[Excerpted data — start]

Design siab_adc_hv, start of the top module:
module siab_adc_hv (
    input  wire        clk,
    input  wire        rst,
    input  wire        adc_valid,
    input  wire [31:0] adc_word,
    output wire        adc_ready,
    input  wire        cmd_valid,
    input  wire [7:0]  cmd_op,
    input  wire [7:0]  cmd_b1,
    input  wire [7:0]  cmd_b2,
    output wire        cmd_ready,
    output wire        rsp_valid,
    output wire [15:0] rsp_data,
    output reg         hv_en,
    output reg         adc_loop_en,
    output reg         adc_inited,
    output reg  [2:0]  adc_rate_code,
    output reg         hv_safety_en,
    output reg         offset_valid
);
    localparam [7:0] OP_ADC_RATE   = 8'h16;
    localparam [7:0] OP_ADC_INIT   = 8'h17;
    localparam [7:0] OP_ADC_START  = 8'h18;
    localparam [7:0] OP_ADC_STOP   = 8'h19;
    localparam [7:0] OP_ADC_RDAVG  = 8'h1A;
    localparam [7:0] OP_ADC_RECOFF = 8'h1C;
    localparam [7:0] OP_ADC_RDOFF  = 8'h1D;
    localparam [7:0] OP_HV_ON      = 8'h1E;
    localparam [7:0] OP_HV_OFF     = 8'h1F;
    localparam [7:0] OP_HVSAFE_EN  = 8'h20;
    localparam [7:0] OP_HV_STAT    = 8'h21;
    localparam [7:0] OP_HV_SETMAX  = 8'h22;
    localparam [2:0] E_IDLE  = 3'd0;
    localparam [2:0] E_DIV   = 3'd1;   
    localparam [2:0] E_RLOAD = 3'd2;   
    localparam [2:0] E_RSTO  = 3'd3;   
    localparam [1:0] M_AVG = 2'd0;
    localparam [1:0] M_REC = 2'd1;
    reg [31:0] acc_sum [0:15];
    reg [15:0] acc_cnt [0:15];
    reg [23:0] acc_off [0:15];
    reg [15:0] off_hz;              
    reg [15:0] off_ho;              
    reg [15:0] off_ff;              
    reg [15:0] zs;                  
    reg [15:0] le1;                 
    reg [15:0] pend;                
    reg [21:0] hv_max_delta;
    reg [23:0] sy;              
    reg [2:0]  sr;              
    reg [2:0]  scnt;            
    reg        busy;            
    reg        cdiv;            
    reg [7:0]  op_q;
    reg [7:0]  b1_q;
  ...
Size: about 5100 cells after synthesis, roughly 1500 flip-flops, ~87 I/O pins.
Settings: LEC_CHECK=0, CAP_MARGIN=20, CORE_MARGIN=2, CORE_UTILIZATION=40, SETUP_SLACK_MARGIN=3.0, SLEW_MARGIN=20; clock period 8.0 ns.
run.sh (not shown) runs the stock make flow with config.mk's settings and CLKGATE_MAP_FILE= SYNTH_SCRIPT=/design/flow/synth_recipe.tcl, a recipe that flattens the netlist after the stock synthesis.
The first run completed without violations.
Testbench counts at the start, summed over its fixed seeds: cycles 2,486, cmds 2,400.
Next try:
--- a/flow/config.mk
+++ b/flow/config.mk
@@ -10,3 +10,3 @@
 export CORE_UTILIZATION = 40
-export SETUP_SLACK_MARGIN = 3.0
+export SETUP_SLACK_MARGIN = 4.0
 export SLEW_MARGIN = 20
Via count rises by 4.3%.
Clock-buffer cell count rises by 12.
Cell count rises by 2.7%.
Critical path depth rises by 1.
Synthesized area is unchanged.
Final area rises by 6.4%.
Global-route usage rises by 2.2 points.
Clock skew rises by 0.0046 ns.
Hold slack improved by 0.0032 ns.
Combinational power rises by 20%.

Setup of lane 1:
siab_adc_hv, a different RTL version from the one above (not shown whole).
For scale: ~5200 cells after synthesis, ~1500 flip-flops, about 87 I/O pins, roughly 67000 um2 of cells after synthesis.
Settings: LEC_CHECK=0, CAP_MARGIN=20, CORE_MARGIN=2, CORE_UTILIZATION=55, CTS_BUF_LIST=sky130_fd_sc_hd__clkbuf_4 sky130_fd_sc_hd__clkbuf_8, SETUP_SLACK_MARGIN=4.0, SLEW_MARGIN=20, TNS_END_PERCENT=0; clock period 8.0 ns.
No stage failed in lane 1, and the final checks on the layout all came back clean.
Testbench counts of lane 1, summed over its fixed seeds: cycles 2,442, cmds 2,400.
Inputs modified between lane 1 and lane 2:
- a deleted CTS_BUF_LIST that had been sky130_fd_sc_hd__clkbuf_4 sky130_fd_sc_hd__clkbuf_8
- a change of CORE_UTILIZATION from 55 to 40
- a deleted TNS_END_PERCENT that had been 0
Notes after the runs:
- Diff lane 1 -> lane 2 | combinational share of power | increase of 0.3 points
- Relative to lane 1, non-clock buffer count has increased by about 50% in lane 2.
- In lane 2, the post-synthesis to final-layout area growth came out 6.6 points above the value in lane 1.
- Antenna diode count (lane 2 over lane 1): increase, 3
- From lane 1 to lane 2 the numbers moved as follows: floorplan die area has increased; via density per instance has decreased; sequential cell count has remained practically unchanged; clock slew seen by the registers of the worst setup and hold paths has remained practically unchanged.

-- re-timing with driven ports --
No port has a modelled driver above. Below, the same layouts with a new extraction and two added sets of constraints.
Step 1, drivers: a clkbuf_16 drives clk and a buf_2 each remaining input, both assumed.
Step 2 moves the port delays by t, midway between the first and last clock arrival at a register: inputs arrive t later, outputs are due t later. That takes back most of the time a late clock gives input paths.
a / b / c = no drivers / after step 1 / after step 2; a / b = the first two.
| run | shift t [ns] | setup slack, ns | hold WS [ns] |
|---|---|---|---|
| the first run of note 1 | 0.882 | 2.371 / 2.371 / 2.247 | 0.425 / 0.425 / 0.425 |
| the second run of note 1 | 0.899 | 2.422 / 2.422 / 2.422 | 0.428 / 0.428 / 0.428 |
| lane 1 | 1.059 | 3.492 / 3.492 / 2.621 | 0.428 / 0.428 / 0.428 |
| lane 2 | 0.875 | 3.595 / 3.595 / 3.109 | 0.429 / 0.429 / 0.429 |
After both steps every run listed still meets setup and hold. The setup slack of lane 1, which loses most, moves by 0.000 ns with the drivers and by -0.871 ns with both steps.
Background: an optimization exercise with open tools, aiming at small area. Do not read the settings as production practice.
Only simulation tests tie the RTL to the original design; equivalence was not proved.
Power is estimated from default activity; no workload was simulated.

### flow/flow/run.sh
#!/bin/bash
# The standard layout (standard.sh) with three changes to how it is built:
# abc maps the logic with an area-oriented script (flow/synth.tcl, flow/area.abc),
# the port buffers are the smallest buffer cell, and clock tree synthesis uses
# clkbuf_8 with sink clusters of up to 20 and no dummy loads.
set -euo pipefail
W=$(pwd)
export MY_WORK=$W
export MY_ABC_SCRIPT=$W/flow/area.abc
export BUFFER_PORTS_ARGS="-buffer_cell sky130_fd_sc_hd__buf_1"
export CTS_ARGS="-sink_clustering_enable -repair_clock_nets -dont_use_dummy_load -sink_clustering_size 20 -sink_clustering_max_diameter 50 -buf_list {sky130_fd_sc_hd__clkbuf_8}"
sed "s#SYNTH_SCRIPT=[^ ]*#SYNTH_SCRIPT=$W/flow/synth.tcl#" standard.sh > my_standard.sh
grep -q "SYNTH_SCRIPT=$W/flow/synth.tcl" my_standard.sh
bash my_standard.sh > standard.log 2>&1
### flow/flow/area.abc
strash
ifraig
scorr
dc2
strash
&get -n
&st
&dch -f
&nf -p -R 1000
&put
### flow/flow/synth.tcl
# The standard flow's synthesis script (synth_recipe.tcl), with abc mapping the logic by
# the area-oriented script flow/area.abc instead of ORFS's speed script.
proc abc {args} {
  set i [lsearch -exact $args -script]
  if {$i >= 0} { lset args [expr {$i + 1}] $::env(MY_ABC_SCRIPT) }
  yosys abc {*}$args
}
source [file join $::env(MY_WORK) synth_recipe.tcl]
### flow/standard.sh
#!/bin/bash
# synth_recipe.tcl (not shown) runs the flow's synth.tcl, then flattens the netlist and writes it again
# the make line also repeats each setting of config.mk as NAME=value (left out here)
make -C /OpenROAD-flow-scripts/flow DESIGN_CONFIG=/design/flow/config.mk WORK_HOME=/design/flow/orfs CLKGATE_MAP_FILE= SYNTH_SCRIPT=/design/flow/synth_recipe.tcl "${@:-finish}"
### flow/config.mk
export PLATFORM = sky130hd
export DESIGN_NAME = hmmm_core
export DESIGN_NICKNAME = hmmm_core
export VERILOG_FILES = /design/flow/design.v
export SDC_FILE = /design/flow/constraint.sdc
export NUM_CORES = 4
export LEC_CHECK = 0
export CAP_MARGIN = 20
export CORE_MARGIN = 2
export CORE_UTILIZATION = 50
export PLACE_DENSITY = 0.65
export SLEW_MARGIN = 20
export SYNTH_HIERARCHICAL = 1
export SYNTH_MINIMUM_KEEP_SIZE = 0
### flow/constraint.sdc
create_clock -name core_clock -period 11.0 [get_ports {clk}]
set_input_delay 2.2000 -clock core_clock [delete_from_list [all_inputs] [get_ports {clk}]]
set_output_delay 2.2000 -clock core_clock [all_outputs]
set_load 0.01 [all_outputs]
### flow/design.v
module hmmm_core (
    input  wire        clk,
    input  wire        rst,
    input  wire [8:0]  code_size,
    output wire        imem_req,
    output wire [7:0]  imem_addr,
    input  wire        imem_ready,
    input  wire [15:0] imem_rdata,
    output wire        dmem_req,
    output wire        dmem_we,
    output wire [7:0]  dmem_addr,
    output wire [15:0] dmem_wdata,
    input  wire        dmem_ready,
    input  wire [15:0] dmem_rdata,
    output wire        in_req,
    input  wire        in_valid,
    input  wire        in_abort,
    input  wire [15:0] in_data,
    output wire        out_valid,
    output wire [15:0] out_data,
    output wire [1:0]  status,
    output wire [2:0]  cause,
    output wire [7:0]  lpc,
    input  wire [3:0]  dbg_addr,
    output wire [15:0] dbg_data
);
    localparam [4:0] S_CLR  = 5'd0,  S_FETCH = 5'd1,  S_IRLD = 5'd2,  S_EXEC = 5'd3,
                     S_ADD2 = 5'd4,  S_CHK   = 5'd5,  S_MEM  = 5'd7,
                     S_MWAIT= 5'd8,  S_RD    = 5'd9,  S_ITER = 5'd10, S_DCOR = 5'd11,
                     S_DFIN = 5'd12, S_WB    = 5'd13, S_NX1  = 5'd14, S_NX2  = 5'd15;
    localparam [4:0] S_HALT = 5'b10000, S_ABORT = 5'b11000;
    reg [15:0] ring [0:14];
    reg [3:0]  c;
    reg [4:0]  st;
    reg [7:0]  pc;
    reg [15:0] ir;
    reg [16:0] A;
    reg [15:0] Q;
    reg        f1;
    wire done = st[4];
    wire [3:0] op = ir[15:12];
    wire [3:0] fx = ir[11:8];
    wire [3:0] fy = ir[7:4];
    wire [3:0] fz = ir[3:0];
    wire [7:0] n8 = ir[7:0];
    wire op0     = (op == 4'h0);
    wire is_halt = (ir == 16'h0000);
    wire is_read = op0 && (ir[7:0] == 8'h01);
    wire is_wr   = op0 && (ir[7:0] == 8'h02);
    wire is_jmpi = op0 && (ir[7:0] == 8'h03);
    wire is_ldn  = (op == 4'h1);
    wire is_ld   = (op == 4'h2);
    wire is_st   = (op == 4'h3);
    wire is_ldi  = (op == 4'h4) && (fz == 4'h0);
    wire is_sti  = (op == 4'h4) && (fz == 4'h1);
    wire is_addn = (op == 4'h5);
    wire is_add  = (op == 4'h6);
    wire is_sub  = (op == 4'h7);
    wire is_mul  = (op == 4'h8);
    wire is_div  = (op == 4'h9);
    wire is_mod  = (op == 4'hA);
    wire is_call = (op == 4'hB);
    wire is_jcc  = (op[3:2] == 2'b11);
    wire is_data = is_ld | is_st | is_ldi | is_sti;
    wire is_store = is_st | is_sti;
    wire is_imm  = is_ldn | is_ld | is_st | is_addn | is_call | is_jcc;
    reg [3:0] ra;
    always @* begin
        case (st)
        S_EXEC:           ra = is_imm ? 4'd0 : op0 ? fx : fy;
        S_ITER, S_DCOR,
        S_DFIN:           ra = fz;
        S_ADD2:           ra = is_addn ? fx : fz;
        S_MWAIT, S_RD:    ra = 4'd0;
        default:          ra = done ? dbg_addr : fx;
        endcase
    end
    wire [15:0] imm16 = {{8{n8[7] & (is_ldn | is_addn)}}, n8};
    wire [15:0] ext   = (st == S_MWAIT) ? dmem_rdata :
                        (st == S_RD)    ? in_data :
                        ((st == S_EXEC) && is_imm) ? imm16 : 16'd0;
    wire [14:0] sel;
    hmmm_rsel u_rsel (.ra(ra), .c(c), .sel(sel));
    reg  [15:0] rd;
    integer k;
    always @* begin
        rd = (ra == 4'd0) ? ext : 16'd0;
        for (k = 0; k < 15; k = k + 1)
            rd = rd | ({16{sel[k]}} & ring[k]);
    end
    wire        rdz = (rd == 16'd0);
    wire        s_div = (A[16] == rd[15]);
    wire        Anz   = (A != 17'd0);
    reg  [16:0] opA;
    reg         gate, inv, cin;
    always @* begin
        opA  = A;
        gate = 1'b0;
        inv  = 1'b0;
        cin  = 1'b0;
        if (rst) opA = 17'd0;
        else case (st)
        S_CLR: opA = 17'd0;
        S_EXEC: begin
            opA  = 17'd0;
            gate = !(is_mul | is_div | is_mod);
            inv  = (is_div | is_mod) & rd[15];
        end
        S_MWAIT, S_RD: begin
            opA  = 17'd0;
            gate = 1'b1;
        end
        S_ADD2: begin
            gate = 1'b1;
            inv  = is_sub;
            cin  = is_sub;
        end
        S_CHK: if (is_call) begin
            opA  = {9'd0, pc};
            cin  = 1'b1;
        end
        S_NX1: begin
            opA  = {9'd0, pc};
            cin  = 1'b1;
        end
        S_ITER: begin
            if (is_mul) begin
                opA  = {A[15:0], 1'b0};
                gate = Q[15];
                inv  = Q[15] && (cnt == 4'd0);
                cin  = Q[15] && (cnt == 4'd0);
            end else begin
                opA  = {A[15:0], Q[15]};
                gate = 1'b1;
                inv  = s_div;
                cin  = s_div;
            end
        end
        S_DCOR: begin
            gate = s_div;
            inv  = 1'b1;
            cin  = 1'b1;
        end
        S_DFIN: begin
            if (is_div) begin
                opA  = {Q[15], Q};
                cin  = f1 && !Anz;
            end else begin
                gate = Anz && !s_div;
            end
        end
        default: ;
        endcase
    end
    wire [16:0] opB = ({17{gate}} & {rd[15], rd}) ^ {17{inv}};
    wire [17:0] sum18 = {opA, cin} + {opB, cin};
    wire [16:0] sum   = sum18[17:1];
    genvar b;
    wire [9:0] lb;
    assign lb[0] = 1'b0;
    generate for (b = 0; b < 9; b = b + 1) begin : g_lt
        assign lb[b+1] = (~A[b] & code_size[b]) | (lb[b] & ~(A[b] ^ code_size[b]));
    end endgenerate
    wire        lt      = lb[9];
    wire        hz9     = (A[16:9] == 8'd0);
    wire        code_ok = hz9 && lt;
    wire        data_ok = hz9 && !A[8] && !lt;
    wire        taken  = is_jmpi ? 1'b1 :
                         (op[1:0] == 2'b00) ? rdz :
                         (op[1:0] == 2'b01) ? !rdz :
                         (op[1:0] == 2'b10) ? (!rd[15] && !rdz) : rd[15];
    wire        ovf    = (A[16] != A[15]) || (is_mul && f1);
    wire [3:0]  cnt    = ir[7:4];
    wire        last   = (cnt == 4'd15);
    assign imem_req   = (st == S_FETCH);
    assign imem_addr  = pc;
    assign dmem_req   = (st == S_MEM);
    assign dmem_we    = is_store;
    assign dmem_addr  = A[7:0];
    assign dmem_wdata = rd;
    assign in_req     = (st == S_RD);
    assign out_valid  = (st == S_EXEC) && is_wr;
    assign out_data   = rd;
    assign cause      = done ? st[2:0] : 3'd0;
    assign status     = !done ? 2'd0 : (st[2:0] != 3'd0) ? 2'd2 : st[3] ? 2'd3 : 2'd1;
    assign lpc        = pc;
    assign dbg_data   = rd;
    wire wb = (st == S_CLR) || ((st == S_WB) && !ovf && (c == fx));
    integer i;
    always @(posedge clk) begin
        for (i = 0; i < 14; i = i + 1)
            ring[i] <= ring[i + 1];
        ring[14] <= wb ? A[15:0] : ring[0];
    end
    always @(posedge clk) begin
        A   <= sum;
        Q   <= (st == S_EXEC) ? rd : {Q[14:0], (st == S_ITER) ? (!is_mul && s_div) : !(Anz && !s_div)};
        if (st == S_IRLD) ir <= imem_rdata;
        if (st == S_EXEC) ir[7:4] <= 4'd0;
        if (st == S_ITER) ir[7:4] <= cnt + 4'd1;
        if (rst) begin
            c  <= 4'd1;
            st <= S_CLR;
            pc <= 8'd0;
        end else begin
            c <= (c == 4'd15) ? 4'd1 : c + 4'd1;
            case (st)
            S_CLR:   if (c == 4'd15) st <= S_FETCH;
            S_FETCH: if (imem_ready) st <= S_IRLD;
            S_IRLD:  st <= S_EXEC;
            S_EXEC: begin
                f1 <= 1'b0;
                if (is_halt)                   st <= S_HALT;
                else if (is_read)              st <= S_RD;
                else if (is_wr)                st <= S_NX1;
                else if (is_ldn)               st <= S_WB;
                else if (is_jmpi | is_ld | is_st | is_ldi | is_sti | is_call | is_jcc)
                                               st <= S_CHK;
                else if (is_addn | is_add | is_sub) st <= S_ADD2;
                else if (is_mul | is_div | is_mod)  st <= S_ITER;
                else                           st <= 5'b10010;           
            end
            S_ADD2: st <= S_WB;
            S_CHK: begin
                if (is_data) begin
                    if (!data_ok) st <= is_store ? 5'b10100 : 5'b10011;   
                    else st <= S_MEM;
                end else begin
                    if (!code_ok) st <= 5'b10101;                         
                    else if (is_call) begin pc <= A[7:0]; st <= S_WB; end
                    else if (taken) st <= S_NX2;
                    else st <= S_NX1;
                end
            end
            S_MEM: if (dmem_ready) st <= is_store ? S_NX1 : S_MWAIT;
            S_MWAIT: st <= S_WB;
            S_RD: if (in_valid) st <= in_abort ? S_ABORT : S_WB;
            S_ITER: begin
                if (!is_mul && rdz) st <= 5'b10111;                       
                else begin
                    if (is_mul) f1 <= f1 | (A[16] != A[15]);
                    if (last) st <= is_mul ? S_WB : S_DCOR;
                end
            end
            S_DCOR: begin
                f1 <= s_div;
                st <= (is_div && Q[15] && Q[14]) ? 5'b10110 : S_DFIN;    
            end
            S_DFIN: st <= S_WB;
            S_WB: begin
                if (ovf) st <= 5'b10110;                                  
                else if (fx == 4'd0 || c == fx) st <= is_call ? S_FETCH : S_NX1;
            end
            S_NX1: st <= S_NX2;
            S_NX2: begin
                if (code_ok) begin pc <= A[7:0]; st <= S_FETCH; end
                else st <= 5'b10001;                                      
            end
            default: ;
            endcase
        end
    end
endmodule
module hmmm_rsel (
    input  wire [3:0]  ra,
    input  wire [3:0]  c,
    output wire [14:0] sel
);
    wire [4:0] bw;
    wire [3:0] dif;
    assign bw[0] = 1'b0;
    genvar j;
    generate for (j = 0; j < 4; j = j + 1) begin : g_sub
        assign dif[j]  = ra[j] ^ c[j] ^ bw[j];
        assign bw[j+1] = (~ra[j] & c[j]) | (bw[j] & ~(ra[j] ^ c[j]));
    end endgenerate
    wire [4:0] bd;
    wire [3:0] idx;
    assign bd[0] = bw[4];
    generate for (j = 0; j < 4; j = j + 1) begin : g_dec
        assign idx[j]  = dif[j] ^ bd[j];
        assign bd[j+1] = bd[j] & ~dif[j];
    end endgenerate
    genvar k;
    generate for (k = 0; k < 15; k = k + 1) begin : g
        assign sel[k] = (idx == k) && (ra != 4'd0);
    end endgenerate
endmodule
==> results of run 1 <==
Yosys stat by module (local to each module, per instance):
module,area [um2],flops+latches
hmmm_rsel,285,0
hmmm_core,11200,307
metal layers:
layer | GRT usage | vias to the layer above | wire, um
li1 | - | 4441 | -
met1 | 0.393 | 4601 | 15400
met2 | 0.472 | 430 | 16400
met3 | 0.0340 | 92 | 2460
met4 | 0.109 | 0 | 1330
met5 | 0 | - | 0
power groups by stage:
stage	Sequential (W)	Combinational [W]	Clock, W
final	0.00167	0.00147	0.000557
after global routing	0.00170	0.00157	0.000601
after CTS	0.00166	0.00145	0.000564
after detailed placement	0.00168	0.00144	0
after global placement	0.00168	0.00143	0
after floorplan	0.00160	0.000934	0
through the flow:
stage	util	hold WS, ps
finish	0.557	284
global route	0.557	277
CTS	0.557	264
detailed placement	0.541	334
global placement	0.541	333
floorplan	-	330
cells by family (layout without fill, tap and decap cells):
| group | Yosys count | count (layout) | synth area share |
|---|---|---|---|
| AO/OA/AOI/OAI | 268 | 268 | 0.170 |
| XOR/XNOR | 28 | 28 | 0.0214 |
| adder cells (fa/ha/maj) | 36 | 36 | 0.0420 |
| buffers and inverters | 74 | 226 | 0.0400 |
| flip-flops | 307 | 307 | 0.552 |
| multiplexers | 22 | 22 | 0.0199 |
| AND/OR/NAND/NOR | 393 | 393 | 0.155 |
synthesized netlist by cell type (15+ instances only):
cell type	number	area [um2]
o21ai_0	46	230
nor3_1	17	85.1
mux2i_1	16	160
a22oi_1	26	195
a222oi_1	71	711
nand2b_1	15	93.8
edfxtp_1	17	510
ha_1	32	400
buf_4	48	360
nor2_1	90	338
dfxtp_1	290	5810
clkinv_1	26	97.6
nand3_1	44	220
nand2_1	165	619
a21oi_1	65	325
sequential cells by signal, indices dropped and copies added, names as in the netlist:
signal / cells
Q: 16
A: 17
ir: 16
f1: 1
st: 5
pc: 8
ring: 240
c: 4
how the worst max path moves through the flow:
stage                 from  slack (ps)            end  depth (start not counted)
5_1_grt        dbg_addr[0]         150  A[15]$_DFF_P_                         43
4_1_cts        dbg_addr[0]        1040  A[15]$_DFF_P_                         43
2_1_floorplan  dbg_addr[0]         940  A[15]$_DFF_P_                         39
6_report       dbg_addr[0]         920  A[15]$_DFF_P_                         43
3_5_place_dp   dbg_addr[0]         420  A[15]$_DFF_P_                         43
3_3_place_gp   dbg_addr[0]         700  A[15]$_DFF_P_                         43
layout by cell type (no fill, tap or decap), types with 15 or more instances in the layout:
cell type  count
a222oi_1      71
nor2_1        89
ha_1          32
nand2b_1      15
a21oi_1       63
clkinv_1      26
o21ai_0       46
mux2i_1       16
nor3_1        16
buf_4         26
nand2_1      165
a22oi_1       26
edfxtp_1      17
nand3_1       44
clkbuf_8      26
dfxtp_1      290
buf_1        148
layout make-up:
| class | instances | share of cell area |
|---|---|---|
| tap | 285 | 0.0284 |
| sequential | 307 | 0.502 |
| multi-input combinational | 747 | 0.373 |
| timing repair buffer | 174 | 0.0597 |
| clock buffer | 26 | 0.0285 |
| inverter | 26 | 0.00776 |
==> run notes, run 1 <==
Post-synth EDFFs = 17
Warnings, synthesis = 8
Register area = 0.00632 mm2
Tmin final = 10080 ps
Critical Path AT = 10630 ps
Area of the multi-input gates = 0.00469 mm2
DIE AREA = 0.0241 mm2
TNS Setup = 0 ps
Part of the cycle the worst path needs = 0.917
Hold WC Path Type = reg2reg
Flop2flop setup slack = 1120 ps
Peak VDD IR = 0.185 mV
Num rows = 55
RSZ-0062 raised after global routing = false
Placed Area = 0.0122 mm2
Clock latency on the worst-skew pair = 610 ps
TritonCTS clock tree = built
Top delay family on crit path = compound AO/OA/AOI/OAI gates
P_sw = 0.00163 W
H-tree Lvls = 1
Total global routing overflow = 0
DRC Markers = 0
CTS Hold Buffers Added = 0
Die W = 155 um
Pint = 0.00207 W
FF-to-FF End = A[15]$_DFF_P_
CTS sink cnt = 307
Top FF cell, synth = dfxtp_1
Sw Ratio = 0.440
Kind of critical path = in2reg
Worst setup margin = 917 ps
WP data required = 11550 ps
Setup WS pre-CTS = 420 ps
Fill count = 2061
Sequential Power Share = 0.451
Routed len/inst = 22.7 um
Clock buffer count from CTS = 26
Final setup fails = 0
Max-Cap Viols = 0
Critical path peak fanout = 17
Pwr/cell area = 294 mW/mm2
Most used cell, CP = a21oi_1
Ys async rst share = 0
CTS max path bufs = 3
Slowest CP cell = fa_1
Leak pwr = 4.99 nW
Initial Utilization = 0.507
R2R depth = 47
Final GP Congestion = 0.963
Max incr delay on CP = 510 ps
Final ANT Viol Nets = 0
Vias in the first global route = 9274
Global-route wire length before repair = 53300 um
Hold Path Depth = 0
Max Freq = 0.0992 GHz
Postcts setup bufs = 0
Post-route insts no fill = 1565
Worst slew pin tran = 1020 ps
Hold endpoint = ring[10][5]$_DFF_P_
Synthesized cell area = 0.0114 mm2
Area of the core = 0.0226 mm2
Clock power frac = 0.151
GRT Overall Usage = 0.288
Antenna Cells = 0
Via Count = 9564
IO Count = 149
Max Clock Skew = 95.3 ps
Hold Crit Start = ring[11][5]$_DFF_P_
Finished Cell Area = 0.0126 mm2
Final wirelength = 35600 um
Relative slew slack = 0.317
CP Launch Type = input pin
Final Hold Fails = 0
Die span in y = 155 um
Clock transition at the registers of the reported paths = 110 ps
Post-CTS sizing = 0
Initial antenna violation count = 0
Syn avg cell area = 10.1 um2
Seq/Total Area, Yosys = 0.552
Outcome = complete, no violations
WP buf/inv = 4
Layout cell share with drive strength beyond 1 = 0.0445
Synth cell types = 53
Via density = 6.11
Synthesized instance count = 1128
Largest net degree at the start of global routing = 37
Register bit count reported by yosys = 307
CP endpoint kind = flop
Max-slew violation count = 0
I/O Buffers = 148
First-pass detailed-route iteration total = 9
Syn_nets = 1231
Overall power = 0.00369 W
Layout area overhead = 9.83%
Clock Tree Root = clkbuf_8
Combinational Power Share = 0.398
Placed instance count = 1539
Initial drt markers = 1173
FF-to-FF Start = ir[12]$_DFFE_PP_
Final nets = 1385
Detailed Place HPWL = 24700 um
==> run 2, diff against run 1 <==
--- a/flow/config.mk
+++ b/flow/config.mk
@@ -7,8 +7,8 @@
 export LEC_CHECK = 0
 export CAP_MARGIN = 20
 export CORE_MARGIN = 2
-export CORE_UTILIZATION = 50
-export PLACE_DENSITY = 0.65
+export CORE_UTILIZATION = 58
+export PLACE_DENSITY = 0.72
 export SLEW_MARGIN = 20
 export SYNTH_HIERARCHICAL = 1
 export SYNTH_MINIMUM_KEEP_SIZE = 0
==> run 2 against run 1 <==
First-iteration DRC count shrank 7.0%. Synthesized area is the same. Via count shrank 0.40%. Clock skew shrank 21 ps. Final area shrank 0.31%. Sequential cell count is the same. Critical path depth grew 1.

[Excerpted data — finish]

** Problem to work on **
Search the records for the word "cmds". Copy each line where it appears.

** The completed task **
Testbench counts at the start, summed over its fixed seeds: cycles 2,486, cmds 2,400.
Testbench counts of lane 1, summed over its fixed seeds: cycles 2,442, cmds 2,400.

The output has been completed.